Saved entries:
......
This is an optimization exercise on Yosys and OpenROAD, whose aim is small area and a short achievable clock period, not a production implementation.
Where RTL was checked, it was by simulation tests only, not by an equivalence proof against the original.
For runs 1, 2, 5 and 6, only the layout was checked, not whether the RTL still works.
Power is estimated from default activity; no workload was simulated.

==> design.v <==
module fadd_align(a, b, x, y, cin, emax, sa, snov);
input [31:0] a, b;
output [23:0] x, y;
output cin;
output [7:0] emax;
output sa;
output snov;
wire [7:0] ea = a[30:23];
wire [7:0] eb = b[30:23];
wire [7:0] g0 = eb & ~ea;
wire [7:0] e0 = ~(ea ^ eb);
wire [3:0] g1, e1;
wire [1:0] g2, e2;
genvar i;
generate for (i = 0; i < 4; i = i + 1) begin : c1
  assign g1[i] = g0[2*i+1] | (e0[2*i+1] & g0[2*i]);
  assign e1[i] = e0[2*i+1] & e0[2*i];
end endgenerate
generate for (i = 0; i < 2; i = i + 1) begin : c2
  assign g2[i] = g1[2*i+1] | (e1[2*i+1] & g1[2*i]);
  assign e2[i] = e1[2*i+1] & e1[2*i];
end endgenerate
wire b_gt = g2[1] | (e2[1] & g2[0]);
wire eq = e2[1] & e2[0];
wire [7:0] dab = ea - eb;
wire [7:0] dba = eb - ea;
wire [7:0] d = b_gt ? dba : dab;
wire [22:0] fl = b_gt ? b[22:0] : a[22:0];
wire [22:0] fs = b_gt ? a[22:0] : b[22:0];
wire sl = b_gt ? b[31] : a[31];
wire ss = b_gt ? a[31] : b[31];
assign emax = b_gt ? eb : ea;
wire big = |d[7:5];
wire d0 = ea[0] ^ eb[0];
wire [23:0] ma0 = d0 ? {1'b0, 1'b1, a[22:1]} : {1'b1, a[22:0]};
wire [23:0] mb0 = d0 ? {1'b0, 1'b1, b[22:1]} : {1'b1, b[22:0]};
wire [23:0] t0 = b_gt ? ma0 : mb0;
wire [23:0] t1 = d[1] ? {2'd0, t0[23:2]} : t0;
wire [23:0] t2 = d[2] ? {4'd0, t1[23:4]} : t1;
wire [23:0] t3 = d[3] ? {8'd0, t2[23:8]} : t2;
wire [23:0] t4 = d[4] ? {16'd0, t3[23:16]} : t3;
wire [23:0] S = big ? 24'd0 : t4;
wire szero = (d >= 8'd24);
assign cin = ss;
wire [22:0] orp;   
assign orp[0] = fl[0];
generate for (i = 1; i < 23; i = i + 1) begin : po
  assign orp[i] = orp[i-1] | fl[i];
end endgenerate
assign x[0] = fl[0];
assign x[22:1] = fl[22:1] ^ ({22{sl}} & orp[21:0]);
assign x[23] = ~(sl & orp[22]);
assign y = S ^ {24{ss}};
assign snov = eq ? (a[31] ^ b[31]) : sl;
assign sa = (szero & ss) ? snov : a[31];
endmodule
module fadd_sum(x, y, cin, emax, sa, snov, z);
input [23:0] x, y; input cin; input [7:0] emax; input sa, snov; output [31:0] z;
wire [24:0] g0, p0;
assign g0 = {x & y, cin};
assign p0 = {x ^ y, 1'b0};
wire gg0 = g0[1] | (p0[1] & g0[0]);
wire gg1 = g0[3] | (p0[3] & g0[2]);
wire pp1 = p0[3] & p0[2];
wire gg2 = g0[5] | (p0[5] & g0[4]);
wire pp2 = p0[5] & p0[4];
wire gg3 = g0[7] | (p0[7] & g0[6]);
wire pp3 = p0[7] & p0[6];
wire gg4 = g0[9] | (p0[9] & g0[8]);
wire pp4 = p0[9] & p0[8];
wire gg5 = g0[11] | (p0[11] & g0[10]);
wire pp5 = p0[11] & p0[10];
wire gg6 = g0[13] | (p0[13] & g0[12]);
wire pp6 = p0[13] & p0[12];
wire gg7 = g0[15] | (p0[15] & g0[14]);
wire pp7 = p0[15] & p0[14];
wire gg8 = g0[17] | (p0[17] & g0[16]);
wire pp8 = p0[17] & p0[16];
wire gg9 = g0[19] | (p0[19] & g0[18]);
wire pp9 = p0[19] & p0[18];
wire gg10 = g0[21] | (p0[21] & g0[20]);
wire pp10 = p0[21] & p0[20];
wire gg11 = g0[23] | (p0[23] & g0[22]);
wire pp11 = p0[23] & p0[22];
wire gg12 = g0[2] | (p0[2] & gg0);
wire gg13 = gg1 | (pp1 & gg0);
wire gg14 = g0[6] | (p0[6] & gg2);
wire pp14 = p0[6] & pp2;
wire gg15 = gg3 | (pp3 & gg2);
wire pp15 = pp3 & pp2;
wire gg16 = g0[10] | (p0[10] & gg4);
wire pp16 = p0[10] & pp4;
wire gg17 = gg5 | (pp5 & gg4);
wire pp17 = pp5 & pp4;
wire gg18 = g0[14] | (p0[14] & gg6);
wire pp18 = p0[14] & pp6;
wire gg19 = gg7 | (pp7 & gg6);
wire pp19 = pp7 & pp6;
wire gg20 = g0[18] | (p0[18] & gg8);
wire pp20 = p0[18] & pp8;
wire gg21 = gg9 | (pp9 & gg8);
wire pp21 = pp9 & pp8;
wire gg22 = g0[22] | (p0[22] & gg10);
wire pp22 = p0[22] & pp10;
wire gg23 = gg11 | (pp11 & gg10);
wire pp23 = pp11 & pp10;
wire gg24 = g0[4] | (p0[4] & gg13);
wire gg25 = gg2 | (pp2 & gg13);
wire gg26 = gg14 | (pp14 & gg13);
wire gg27 = gg15 | (pp15 & gg13);
wire gg28 = g0[12] | (p0[12] & gg17);
wire pp28 = p0[12] & pp17;
wire gg29 = gg6 | (pp6 & gg17);
wire pp29 = pp6 & pp17;
wire gg30 = gg18 | (pp18 & gg17);
wire pp30 = pp18 & pp17;
wire gg31 = gg19 | (pp19 & gg17);
wire pp31 = pp19 & pp17;
wire gg32 = g0[20] | (p0[20] & gg21);
wire pp32 = p0[20] & pp21;
wire gg33 = gg10 | (pp10 & gg21);
wire pp33 = pp10 & pp21;
wire gg34 = gg22 | (pp22 & gg21);
wire pp34 = pp22 & pp21;
wire gg35 = gg23 | (pp23 & gg21);
wire pp35 = pp23 & pp21;
wire gg36 = g0[8] | (p0[8] & gg27);
wire gg37 = gg4 | (pp4 & gg27);
wire gg38 = gg16 | (pp16 & gg27);
wire gg39 = gg17 | (pp17 & gg27);
wire gg40 = gg28 | (pp28 & gg27);
wire gg41 = gg29 | (pp29 & gg27);
wire gg42 = gg30 | (pp30 & gg27);
wire gg43 = gg31 | (pp31 & gg27);
wire gg44 = g0[24] | (p0[24] & gg35);
wire pp44 = p0[24] & pp35;
wire gg45 = g0[16] | (p0[16] & gg43);
wire gg46 = gg8 | (pp8 & gg43);
wire gg47 = gg20 | (pp20 & gg43);
wire gg48 = gg21 | (pp21 & gg43);
wire gg49 = gg32 | (pp32 & gg43);
wire gg50 = gg33 | (pp33 & gg43);
wire gg51 = gg34 | (pp34 & gg43);
wire gg52 = gg35 | (pp35 & gg43);
wire gg53 = gg44 | (pp44 & gg43);
wire [22:0] s;
assign s[0] = p0[1] ^ g0[0];
assign s[1] = p0[2] ^ gg0;
assign s[2] = p0[3] ^ gg12;
assign s[3] = p0[4] ^ gg13;
assign s[4] = p0[5] ^ gg24;
assign s[5] = p0[6] ^ gg25;
assign s[6] = p0[7] ^ gg26;
assign s[7] = p0[8] ^ gg27;
assign s[8] = p0[9] ^ gg36;
assign s[9] = p0[10] ^ gg37;
assign s[10] = p0[11] ^ gg38;
assign s[11] = p0[12] ^ gg39;
assign s[12] = p0[13] ^ gg40;
assign s[13] = p0[14] ^ gg41;
assign s[14] = p0[15] ^ gg42;
assign s[15] = p0[16] ^ gg43;
assign s[16] = p0[17] ^ gg45;
assign s[17] = p0[18] ^ gg46;
assign s[18] = p0[19] ^ gg47;
assign s[19] = p0[20] ^ gg48;
assign s[20] = p0[21] ^ gg49;
assign s[21] = p0[22] ^ gg50;
assign s[22] = p0[23] ^ gg51;
wire s24 = gg53;
assign z = {s24 ? sa : snov, emax, s};
endmodule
......
_TASK ITEM:_ Above are the records; from them, give again exactly the lines from the one containing "wire gg33 = gg10 | (pp10 & gg21);" to the one containing "assign s[4] = p0[5] ^ gg24;", both lines included, and nothing more.

_PROBLEM SOLUTION:_
wire gg33 = gg10 | (pp10 & gg21);
wire pp33 = pp10 & pp21;
wire gg34 = gg22 | (pp22 & gg21);
wire pp34 = pp22 & pp21;
wire gg35 = gg23 | (pp23 & gg21);
wire pp35 = pp23 & pp21;
wire gg36 = g0[8] | (p0[8] & gg27);
wire gg37 = gg4 | (pp4 & gg27);
wire gg38 = gg16 | (pp16 & gg27);
wire gg39 = gg17 | (pp17 & gg27);
wire gg40 = gg28 | (pp28 & gg27);
wire gg41 = gg29 | (pp29 & gg27);
wire gg42 = gg30 | (pp30 & gg27);
wire gg43 = gg31 | (pp31 & gg27);
wire gg44 = g0[24] | (p0[24] & gg35);
wire pp44 = p0[24] & pp35;
wire gg45 = g0[16] | (p0[16] & gg43);
wire gg46 = gg8 | (pp8 & gg43);
wire gg47 = gg20 | (pp20 & gg43);
wire gg48 = gg21 | (pp21 & gg43);
wire gg49 = gg32 | (pp32 & gg43);
wire gg50 = gg33 | (pp33 & gg43);
wire gg51 = gg34 | (pp34 & gg43);
wire gg52 = gg35 | (pp35 & gg43);
wire gg53 = gg44 | (pp44 & gg43);
wire [22:0] s;
assign s[0] = p0[1] ^ g0[0];
assign s[1] = p0[2] ^ gg0;
assign s[2] = p0[3] ^ gg12;
assign s[3] = p0[4] ^ gg13;
assign s[4] = p0[5] ^ gg24;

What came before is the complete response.